--- src/inc/fsdsr_pkg.sv ---
// constants for the fieldbus slave diagnostic and status register group
// Function
// - user diag write forwarded high priority
// - user diag word mirrored at 1307
// - error status word mirrored at 1308
// - general error suspends cyclic, sends diag
// - stop to run clears all but 3,4,12,13
// - general error is OR bit1, 8..13
// - bit1 set in stop, cleared in run
// - bit2 follows diagnostics status flag
// - bit3 hardware fault, bit4 address store corrupt
// - bit5 consistency error, bit6 setting error
// - bit8 watchdog timeout, bit9 acyclic error
// - bit10 bad config, bit11 bad parameters
// - bit12 station address invalid or above 126
// - bit13 lock cleared in exchange or locked
// - fixed read-only module identification word
// - master address reads 00ff when unrecognized
// - group bits 0..7, zero means none
// - acyclic bit0 while extended service enabled
// - acyclic bit2 tracks switch word bit0
// - class-1 general bit8 from 9,10,alarm,delay
// - class-2 general bit12 from 13,14,15,delay
// - class-2 transport bit15 on failure or delay
// - acyclic error aborts service, reports master
// - lock flag set by forbid command
package fsdsr_pkg;
  localparam logic [11:0] IDX_COMM   = 12'h019;
  localparam logic [11:0] IDX_USER   = 12'h01c;
  localparam logic [11:0] IDX_ERR    = 12'h01d;
  localparam logic [11:0] IDX_ID     = 12'h01e;
  localparam logic [11:0] IDX_MADDR  = 12'h021;
  localparam logic [11:0] IDX_GROUP  = 12'h022;
  localparam logic [11:0] IDX_ACYC   = 12'h023;
  localparam logic [11:0] IDX_SWITCH = 12'h513;
  localparam logic [11:0] IDX_MIRU   = 12'h51b;
  localparam logic [11:0] IDX_MIRE   = 12'h51c;
  localparam int          ADDR_W     = 16;
  localparam logic [15:0] MADDR_NONE = 16'h00ff;
  localparam logic [7:0]  ADDR_MAX   = 8'h7e;
  localparam logic [15:0] ERR_KEEP   = 16'h3018;
  localparam logic [15:0] ERR_STICKY = 16'h3f78;
  localparam logic [15:0] ERR_GEN    = 16'h3f02;
  localparam int          B_GEN      = 0;
  localparam int          B_STOP     = 1;
  localparam int          B_DIAG     = 2;
  localparam int          B_ACYC     = 9;
  localparam int          B_LOCK     = 8;
  localparam logic [15:0] RST_ZERO   = 16'h0000;
  localparam logic [1:0]  RESP_OKAY  = 2'h0;
  localparam logic [1:0]  RESP_SLV   = 2'h2;
endpackage

--- src/design/fsdsr_regs.sv ---
// fieldbus slave diagnostic and status register group with axi4-lite slave
`timescale 1ns/1ns
`default_nettype none
module fsdsr_regs #(
  parameter logic [15:0] MODULE_ID = 16'h0a5a  // arbitrary value
) (
  // clock and reset
  input  wire logic                         aclk,
  input  wire logic                         aresetn,
  // axi4-lite write address
  input  wire logic [fsdsr_pkg::ADDR_W-1:0] awaddr,
  input  wire logic [2:0]                   awprot,
  input  wire logic                         awvalid,
  output var  logic                         awready,
  // axi4-lite write data
  input  wire logic [31:0]                  wdata,
  input  wire logic [3:0]                   wstrb,
  input  wire logic                         wvalid,
  output var  logic                         wready,
  // axi4-lite write response
  output var  logic [1:0]                   bresp,
  output var  logic                         bvalid,
  input  wire logic                         bready,
  // axi4-lite read address
  input  wire logic [fsdsr_pkg::ADDR_W-1:0] araddr,
  input  wire logic [2:0]                   arprot,
  input  wire logic                         arvalid,
  output var  logic                         arready,
  // axi4-lite read data
  output var  logic [31:0]                  rdata,
  output var  logic [1:0]                   rresp,
  output var  logic                         rvalid,
  input  wire logic                         rready,
  // host controller and link status
  input  wire logic                         plc_run,
  input  wire logic                         diag_flag,
  input  wire logic                         data_exchange,
  input  wire logic                         lock_access_dis,
  input  wire logic                         lock_forbid_cmd,
  // fault events
  input  wire logic                         hw_fault,
  input  wire logic                         addr_store_bad,
  input  wire logic                         consistency_err,
  input  wire logic                         setting_err,
  input  wire logic                         wdog_timeout,
  input  wire logic                         cfg_err,
  input  wire logic                         prm_err,
  input  wire logic                         addr_req,
  input  wire logic [7:0]                   addr_req_val,
  input  wire logic                         addr_req_inval,
  // acyclic service state and events
  input  wire logic                         ext_acyc_en,
  input  wire logic                         c1_read_err,
  input  wire logic                         c1_write_err,
  input  wire logic                         alarm_err,
  input  wire logic                         c1_delay_err,
  input  wire logic                         c2_read_err,
  input  wire logic                         c2_write_err,
  input  wire logic                         c2_transport_err,
  input  wire logic                         c2_delay_err,
  // master station information
  input  wire logic                         master_known,
  input  wire logic [7:0]                   master_addr,
  input  wire logic [7:0]                   group_bits,
  // diagnostics towards the bus master
  output var  logic                         diag_hp_req,
  output var  logic [15:0]                  diag_user_word,
  output var  logic [15:0]                  diag_err_word,
  output var  logic                         cyclic_suspend,
  output var  logic                         acyc_abort,
  output var  logic                         addr_lock
);

  // register index from a byte address, or all ones off the word grid
  function automatic logic [11:0] idx_of(input logic [fsdsr_pkg::ADDR_W-1:0] a);
    idx_of = (a[1:0] == 2'h0) ? a[13:2] : 12'hfff;
    if (a[fsdsr_pkg::ADDR_W-1:14] != 2'h0)
    begin
      idx_of = 12'hfff;
    end
  endfunction

  // true when an index names a register of this group
  function automatic logic is_mapped(input logic [11:0] i);
    is_mapped = (i == fsdsr_pkg::IDX_COMM) || (i == fsdsr_pkg::IDX_USER) ||
                (i == fsdsr_pkg::IDX_ERR) || (i == fsdsr_pkg::IDX_ID) ||
                (i == fsdsr_pkg::IDX_MADDR) || (i == fsdsr_pkg::IDX_GROUP) ||
                (i == fsdsr_pkg::IDX_ACYC) || (i == fsdsr_pkg::IDX_SWITCH) ||
                (i == fsdsr_pkg::IDX_MIRU) || (i == fsdsr_pkg::IDX_MIRE);
  endfunction

  // write path holding registers, run edge delay, switch bit and acyclic status
  logic        aw_ok;
  logic        w_ok;
  logic [11:0] aw_idx;
  logic [15:0] w_val;
  logic [15:0] w_mask;
  logic        run_q;
  logic        alarm_sw;
  logic [15:0] acyc_st;

  wire wr_en     = aw_ok & w_ok & ~bvalid;
  wire wr_user   = wr_en & ((aw_idx == fsdsr_pkg::IDX_USER) | (aw_idx == fsdsr_pkg::IDX_MIRU));
  wire wr_err    = wr_en & ((aw_idx == fsdsr_pkg::IDX_ERR) | (aw_idx == fsdsr_pkg::IDX_MIRE));
  wire wr_comm   = wr_en & (aw_idx == fsdsr_pkg::IDX_COMM);
  wire wr_switch = wr_en & (aw_idx == fsdsr_pkg::IDX_SWITCH);
  wire [15:0] user_merged = (diag_user_word & ~w_mask) | (w_val & w_mask);
  wire [15:0] err_merged  = (diag_err_word & ~w_mask) | (w_val & w_mask);

  // lock flag: forbid command sets, host write of zero clears unless lock_access_dis is high
  wire lock_clr_try = wr_comm & w_mask[fsdsr_pkg::B_LOCK] & ~w_val[fsdsr_pkg::B_LOCK] & addr_lock;
  wire lock_clr     = lock_clr_try & ~lock_access_dis;
  wire next_lock    = lock_forbid_cmd | (addr_lock & ~lock_clr);
  wire lock_bad     = lock_clr_try & (data_exchange | lock_access_dis);

  // station address request check
  wire addr_bad = addr_req & (addr_req_inval | (addr_req_val > fsdsr_pkg::ADDR_MAX));

  // acyclic service error bookkeeping
  wire [15:0] acyc_ev = {c2_transport_err | c2_delay_err,
                         c2_write_err, c2_read_err, c2_delay_err, 1'b0,
                         c1_write_err, c1_read_err, alarm_err | c1_delay_err, 8'h00};
  wire acyc_any_ev = |acyc_ev;
  wire acyc_clr    = wr_err & w_mask[fsdsr_pkg::B_ACYC] & ~w_val[fsdsr_pkg::B_ACYC];
  wire [15:0] next_acyc_st = (acyc_clr ? fsdsr_pkg::RST_ZERO : acyc_st) | acyc_ev;
  wire [15:0] acyc_word = {next_acyc_st[15:13] & 3'h7, next_acyc_st[15:12] != 4'h0,
                           1'b0, acyc_st[10:9],
                           acyc_st[10:8] != 3'h0,
                           5'h00, alarm_sw,
                           1'b0, ext_acyc_en};

  // error status events, one bit each
  wire [15:0] err_ev = {2'h0, lock_bad, addr_bad, prm_err, cfg_err,
                        acyc_any_ev, wdog_timeout,
                        1'b0, setting_err, consistency_err,
                        addr_store_bad, hw_fault,
                        3'h0};
  wire run_rise = plc_run & ~run_q;

  // host write, then stop-to-run clear, then events win over both
  wire [15:0] err_wr    = wr_err ? err_merged : diag_err_word;
  wire [15:0] err_run   = run_rise ? (err_wr & fsdsr_pkg::ERR_KEEP) : err_wr;
  wire [15:0] err_stick = (err_run | err_ev) & fsdsr_pkg::ERR_STICKY;
  wire [15:0] err_lvl   = err_stick | {13'h0, diag_flag, ~plc_run, 1'b0};
  wire        next_gen  = |(err_lvl & fsdsr_pkg::ERR_GEN);
  wire [15:0] next_err  = err_lvl | {15'h0, next_gen};

  // read selection
  wire [11:0] ar_idx = idx_of(araddr);
  wire [15:0] maddr_word = master_known ? {8'h00, master_addr} : fsdsr_pkg::MADDR_NONE;
  wire [15:0] comm_word  = {7'h00, addr_lock, 5'h00, diag_flag, 2'h0};
  wire [15:0] rd_val =
    (ar_idx == fsdsr_pkg::IDX_COMM)   ? comm_word :
    (ar_idx == fsdsr_pkg::IDX_USER)   ? diag_user_word :
    (ar_idx == fsdsr_pkg::IDX_MIRU)   ? diag_user_word :
    (ar_idx == fsdsr_pkg::IDX_ERR)    ? diag_err_word :
    (ar_idx == fsdsr_pkg::IDX_MIRE)   ? diag_err_word :
    (ar_idx == fsdsr_pkg::IDX_ID)     ? MODULE_ID :
    (ar_idx == fsdsr_pkg::IDX_MADDR)  ? maddr_word :
    (ar_idx == fsdsr_pkg::IDX_GROUP)  ? {8'h00, group_bits} :
    (ar_idx == fsdsr_pkg::IDX_ACYC)   ? acyc_word :
    (ar_idx == fsdsr_pkg::IDX_SWITCH) ? {15'h0, alarm_sw} :
    fsdsr_pkg::RST_ZERO;

  // write address and data, taken in either order
  always_ff @(posedge aclk)
  begin
    if (!aresetn)
    begin
      awready <= 1'b1;
      wready  <= 1'b1;
      aw_ok   <= 1'b0;
      w_ok    <= 1'b0;
      aw_idx  <= 12'h000;
      w_val   <= fsdsr_pkg::RST_ZERO;
      w_mask  <= fsdsr_pkg::RST_ZERO;
    end
    else
    begin
      if (awvalid && awready)
      begin
        awready <= 1'b0;
        aw_ok   <= 1'b1;
        aw_idx  <= idx_of(awaddr);
      end
      else if (wr_en)
      begin
        aw_ok <= 1'b0;
      end
      else if (bvalid && bready)
      begin
        awready <= 1'b1;
      end
      if (wvalid && wready)
      begin
        wready <= 1'b0;
        w_ok   <= 1'b1;
        w_val  <= wdata[15:0];
        w_mask <= {{8{wstrb[1]}}, {8{wstrb[0]}}};
      end
      else if (wr_en)
      begin
        w_ok <= 1'b0;
      end
      else if (bvalid && bready)
      begin
        wready <= 1'b1;
      end
    end
  end

  // write response
  always_ff @(posedge aclk)
  begin
    if (!aresetn)
    begin
      bvalid <= 1'b0;
      bresp  <= fsdsr_pkg::RESP_OKAY;
    end
    else if (wr_en)
    begin
      bvalid <= 1'b1;
      bresp  <= is_mapped(aw_idx) ? fsdsr_pkg::RESP_OKAY : fsdsr_pkg::RESP_SLV;
    end
    else if (bready)
    begin
      bvalid <= 1'b0;
    end
  end

  // read channel
  always_ff @(posedge aclk)
  begin
    if (!aresetn)
    begin
      arready <= 1'b1;
      rvalid  <= 1'b0;
      rdata   <= 32'h0000_0000;
      rresp   <= fsdsr_pkg::RESP_OKAY;
    end
    else if (arvalid && arready)
    begin
      arready <= 1'b0;
      rvalid  <= 1'b1;
      rdata   <= {16'h0000, rd_val};
      rresp   <= is_mapped(ar_idx) ? fsdsr_pkg::RESP_OKAY : fsdsr_pkg::RESP_SLV;
    end
    else if (rvalid && rready)
    begin
      arready <= 1'b1;
      rvalid  <= 1'b0;
    end
  end

  // user diagnostic word and its forwarding request
  always_ff @(posedge aclk)
  begin
    if (!aresetn)
    begin
      diag_user_word <= fsdsr_pkg::RST_ZERO;
      diag_hp_req    <= 1'b0;
    end
    else
    begin
      diag_hp_req <= wr_user;
      if (wr_user)
      begin
        diag_user_word <= user_merged;
      end
    end
  end

  // error status, general error, suspension of cyclic exchange
  always_ff @(posedge aclk)
  begin
    if (!aresetn)
    begin
      diag_err_word  <= fsdsr_pkg::RST_ZERO;
      cyclic_suspend <= 1'b0;
      run_q          <= 1'b0;
    end
    else
    begin
      diag_err_word  <= next_err;
      cyclic_suspend <= next_gen;
      run_q          <= plc_run;
    end
  end

  // acyclic status, switch bit and address lock
  always_ff @(posedge aclk)
  begin
    if (!aresetn)
    begin
      acyc_st    <= fsdsr_pkg::RST_ZERO;
      acyc_abort <= 1'b0;
      alarm_sw   <= 1'b0;
      addr_lock  <= 1'b0;
    end
    else
    begin
      acyc_st    <= next_acyc_st;
      acyc_abort <= acyc_any_ev;
      addr_lock  <= next_lock;
      if (wr_switch && w_mask[0])
      begin
        alarm_sw <= w_val[0];
      end
    end
  end
endmodule
`default_nettype wire

--- config.mk ---
export PLATFORM = sky130hd
export DESIGN_NAME = fsdsr_regs
export DESIGN_NICKNAME = d
export VERILOG_FILES = /design/src/inc/fsdsr_pkg.sv /design/src/design/fsdsr_regs.sv
export SDC_FILE = /design/constraint.sdc
export NUM_CORES = 1
export LEC_CHECK = 0
export BUFFER_PORTS_ARGS = -buffer_cell sky130_fd_sc_hd__buf_4
export CAP_MARGIN = 20
export CORE_AREA = 5 5 102 104
export CTS_BUF_LIST = sky130_fd_sc_hd__clkbuf_8
export CTS_CLUSTER_SIZE = 30
export DETAILED_ROUTE_END_ITERATION = 10
export DIE_AREA = 0 0 107 109
export GPL_TIMING_DRIVEN = 0
export PLACE_DENSITY = 0.84
export SLEW_MARGIN = 20
export SYNTH_ARGS = -nofsm -noshare
export SYNTH_HDL_FRONTEND = slang
export SYNTH_SLANG_ARGS = --single-unit
--- constraint.sdc ---
create_clock -name aclk -period 2.3 [get_ports aclk]
set_clock_uncertainty 0.05 [all_clocks]
set_input_delay 0.345 -clock aclk [delete_from_list [all_inputs] [get_ports aclk]]
set_output_delay 0.345 -clock aclk [all_outputs]
set_load 0.005 [all_outputs]
* After elaboration in Yosys (flattened, before gate mapping)
Index checks and enable logic that the tools add are counted.
** Cells by class
- Order comparisons :: 1
- Eq/ne operators :: 22
- Muxes and demuxes :: 33
- Bitwise operators :: 40
- Reductions and logical operators :: 40
** Operator list (number)
- $mux W16 :: 10
- $eq A12 B5 Y1 const B :: 8
- $eq A12 B11 Y1 const B :: 6
- $eq A12 B6 Y1 const B :: 6
- $mux W12 :: 5
- $and A16 B16 Y16 :: 2
- $or A16 B16 Y16 :: 2
- $or A14 B14 Y14 :: 2
- $logic_or A1 B1 Y1 :: 18
- $and A1 B1 Y1 :: 16
- $not A16 Y16 :: 1
- $reduce_bool A2 Y1 :: 8
- $and A14 B14 Y14 :: 1
- $mux W1 :: 14
- $mux W14 :: 1
- $or A14 B1 Y14 :: 1
- $or A14 B3 Y14 :: 1
- $reduce_or A7 Y1 :: 2
- $gt A8 B7 Y1 const B :: 1
- $mux W8 :: 1
- $not A1 Y1 :: 7
- $or A1 B1 Y1 :: 7
- $logic_and A1 B1 Y1 :: 6
- $logic_not A2 Y1 :: 2
- 5 further kinds :: 8
** Word-level totals
- Flip-flop bits (word level) :: 116
- Input port bits :: 129
- Output and inout port bits :: 77
- Logic and storage cells :: 158

* Longest topological paths before layout
Gate-level depths: netlist of run 1.
- Depth after elaboration :: 17
- Depth in mapped cells :: 8
- Mapped depth without buffers :: 6

* Worst setup path before layout of run 1
OpenSTA, ideal clock, no wires.
- Path type :: in2reg
- From :: input araddr[15] in the netlist's numbering
- To :: register rdata[11]
- Library setup time :: 115 ps
- Data arrival time :: 1804 ps
- Required time :: 2135 ps
- Slack :: 332 ps
- Stages on the path :: 7
- Path buffers :: 1
- Cell sequence :: nor4_4 > nand2_2 > or3_4 > and3_4 > buf_6 > nor3b_1 > o21a_1
** On the way
- Cells in the longest elaborated chain, start to end :: 11
- Elaborated cells on any way between the ends :: 18
- Those cells by class :: 8 x eq/ne; 9 x mux; 1 x reduce/logical
** RTL lines
- from (decl) :: RTL line fsdsr_regs.sv:25 : input wire logic [fsdsr_pkg::ADDR_W-1:0] araddr,
- $reduce_bool A2 Y1 * :: RTL line fsdsr_regs.sv:77 : if (a[fsdsr_pkg::ADDR_W-1:14] != 2'h0)
- $mux W12 * :: RTL line fsdsr_regs.sv:77
- $eq A12 B6 Y1 :: RTL line fsdsr_regs.sv:160 : (ar_idx == fsdsr_pkg::IDX_GROUP) ? {8'h00, group_bits} :
- $mux W16 :: RTL line fsdsr_regs.sv:160
- $mux W16 :: RTL line fsdsr_regs.sv:159 : (ar_idx == fsdsr_pkg::IDX_MADDR) ? maddr_word :
- $mux W16 :: RTL line fsdsr_regs.sv:158 : (ar_idx == fsdsr_pkg::IDX_ID) ? MODULE_ID :
- $mux W16 :: RTL line fsdsr_regs.sv:157 : (ar_idx == fsdsr_pkg::IDX_MIRE) ? diag_err_word :
- $mux W16 :: RTL line fsdsr_regs.sv:156 : (ar_idx == fsdsr_pkg::IDX_ERR) ? diag_err_word :
- $mux W16 :: RTL line fsdsr_regs.sv:155 : (ar_idx == fsdsr_pkg::IDX_MIRU) ? diag_user_word :
- $mux W16 :: RTL line fsdsr_regs.sv:154 : (ar_idx == fsdsr_pkg::IDX_USER) ? diag_user_word :
- $mux W16 * :: RTL line fsdsr_regs.sv:153 : (ar_idx == fsdsr_pkg::IDX_COMM) ? comm_word :
- to (signal assigned) :: RTL line fsdsr_regs.sv:245 : rdata <= {16'h0000, rd_val};
- to (decl) :: RTL line fsdsr_regs.sv:30 : output var logic [31:0] rdata,
Every way passes the cells marked *; elsewhere a longest branch is shown, timed or not.
A chain may end at the register's enable or synchronous reset.

==> flow_summary.toml, run 1 <==
[outcome]
outcome = "complete, but fails checks"
violations = "negative setup slack"

[cells_and_area]
drive_above_1_share_pct = 33.0
final_common_cell = "buf_4"
nNetsFinal = 849
areaGrowthSynthToFinish_pct = 38.1
utilization_pct = 65.5
final_cell_mix = "187 x buf_4, 95 x dfxtp_1, 75 x nand2_1"
antennaDiodeCount = 0

[grt]
grt_max_degree = 18
antenna_found_initial = 0
grt-ovfl-total = 0
grt_pass1_vias = 4345
grt_pass1_wl_mm = 21.7
grt_use_total_pct = 23.7

[clock_tree]
cts_root_buffer = "clkbuf_8"
cts.path.max_buffers = 2
clock_sinks = 96
clkTransAtPathRegs_ns = 0.10
tritoncts = "done"
hold_buffers = 0
clkLatencyLatePin_ns = 0.38
htreeDepth = 3
cts_buffers = 9

[job]
cap_violations = 0

[detailed_routing]
wl_mm = 14.5
via_count = 4701
ant_nets = 0
post_drt_wl_per_cell_um = 17.3
drt_iter0_drc = 298
first_pass_iters = 5
drc = 0
vias_per_cell = 5.60

[synthesis]
yosys_warnings = 0
ys.flop_type = "dfxtp_1"
synth_cell_types = 59
syn_area_mm2 = 0.00449
ys_async_sr_fraction_pct = 0
yosys_register_bits = 96
synth_largest_area_cell = "dfxtp_1"
synth_area_leaders = "dfxtp_1 43%, nand2_1 6.3%, a21oi_1 6.0%"
netlist_instances = 527
synth-edff-count = 0
yosys.area.top_type_share_pct = 42.8
seq_area_frac_synth_pct = 42.8
syn_area_per_cell_um2 = 8.52

[power_and_ir_drop]
total_power_w = 0.00373
irDropWorstVdd_mv = 0.328
leakagePower_nw = 2.61
p_per_area_mw_per_mm2 = 601

[timing]
setup_viol = 13
setup_tns_ns = -0.207
post-route-period-util_pct = 102
fin_ws_ns = -0.0574
min_period_ns = 2.36
hold_violations = 0
clock.fmax_mhz = 424
drv_slew = 0
worst_pin_slew_ns = 0.785
max-slew-margin-rel_pct = 47.2

[die]
num_rows = 36
ios = 206
die_h_um = 109
die-area_mm2 = 0.0117
core_area_mm2 = 0.00946
start_util_pct = 47.5
chipWidth_um = 107

[setup_path]
crit_type = "flop to flop"
endpoint_kind = "flop"
critPathMaxFanout = 8
worst_ep_arrival_time_ns = 2.56
cp-start-kind = "flop"
worstPathRequired_ns = 2.50

[placement]
gp_congestion = 0.914
hpwl_mm = 11.4
port_buffers = 159

[min_path]
worstHoldPathType = "primary input to flop"
[critical path, cell delays in order, from the launching register on]
cell      delay, ns
dfxtp_1        0.44
nor4bb_1       0.50
nand4b_1       0.21
a21oi_1        0.33
and3_1         0.21
buf_4          0.18
mux2i_1        0.24
nor2_1         0.06
[final cells by class]
class,instances,area [µm²]
repair buffers,162,1220
plain buffers,50,293
inverters,9,33.8
flip-flops and latches,96,1920
well taps,114,143
multi-input cells,392,2340
clock inverters,7,126
clock buffers,9,124
fillers,800,3260
[cells by family after synthesis]
| group | synth area share (%) |
|---|---|
| buf+inv | 7.27 |
| mux | 4.91 |
| other cells | 0.0835 |
| compound gates | 20.9 |
| simple gates | 23.9 |
| xor+xnor | 0.195 |
| flops | 42.8 |
[what timing repair did]
action	CTS	global route
endpoints found under the setup margin	0	9
gates resized for setup	0	6
setup buffers	0	3
[power breakdown]
part           internal (W)  total, W  switching (W)
Sequential          0.00174   0.00183      0.0000862
Clock              0.000737   0.00138       0.000639
Combinational      0.000286  0.000525       0.000239
[through the flow]
stage	setup slack [ns]	instances	hold WS (ns)	instance area, µm²
CTS	0.0295	836	0.0994	6150
detailed placement	0.00341	820	0.410	5900
floorplan	0.332	547	0.367	4560
global placement	0.0475	820	0.396	5900
finish	-0.0574	839	0.0994	6200
global route	-0.120	839	0.0956	6200
[worst paths after layout]
kind,from,endpoint,slack (ns),depth (start not counted)
setup / recovery,aw_idx[10]$_SDFFE_PN0P_,flop,-0.06,7
setup reg to reg,aw_idx[10]$_SDFFE_PN0P_,flop,-0.06,7
hold reg to reg,w_val[0]$_SDFFE_PN0P_,alarm_sw$_SDFFE_PN0P_,0.42,2
hold / removal,plc_run,diag_err_word[1]$_SDFF_PN0_,0.1,2
[routing by layer]
| layer | vias to the layer above | track usage (%) | routed length [µm] |
|---|---|---|---|
| li1 | 2240 | - | - |
| met1 | 2218 | 30.3 | 6080 |
| met2 | 214 | 39.3 | 6920 |
| met3 | 29 | 5.39 | 1210 |
| met4 | 0 | 8.95 | 314 |
| met5 | - | 0 | 0 |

═══

# WORK REQUEST:
Copy each line above that has the word "wdata".

# TASK RESULT:
  input  wire logic [31:0]                  wdata,
        w_val  <= wdata[15:0];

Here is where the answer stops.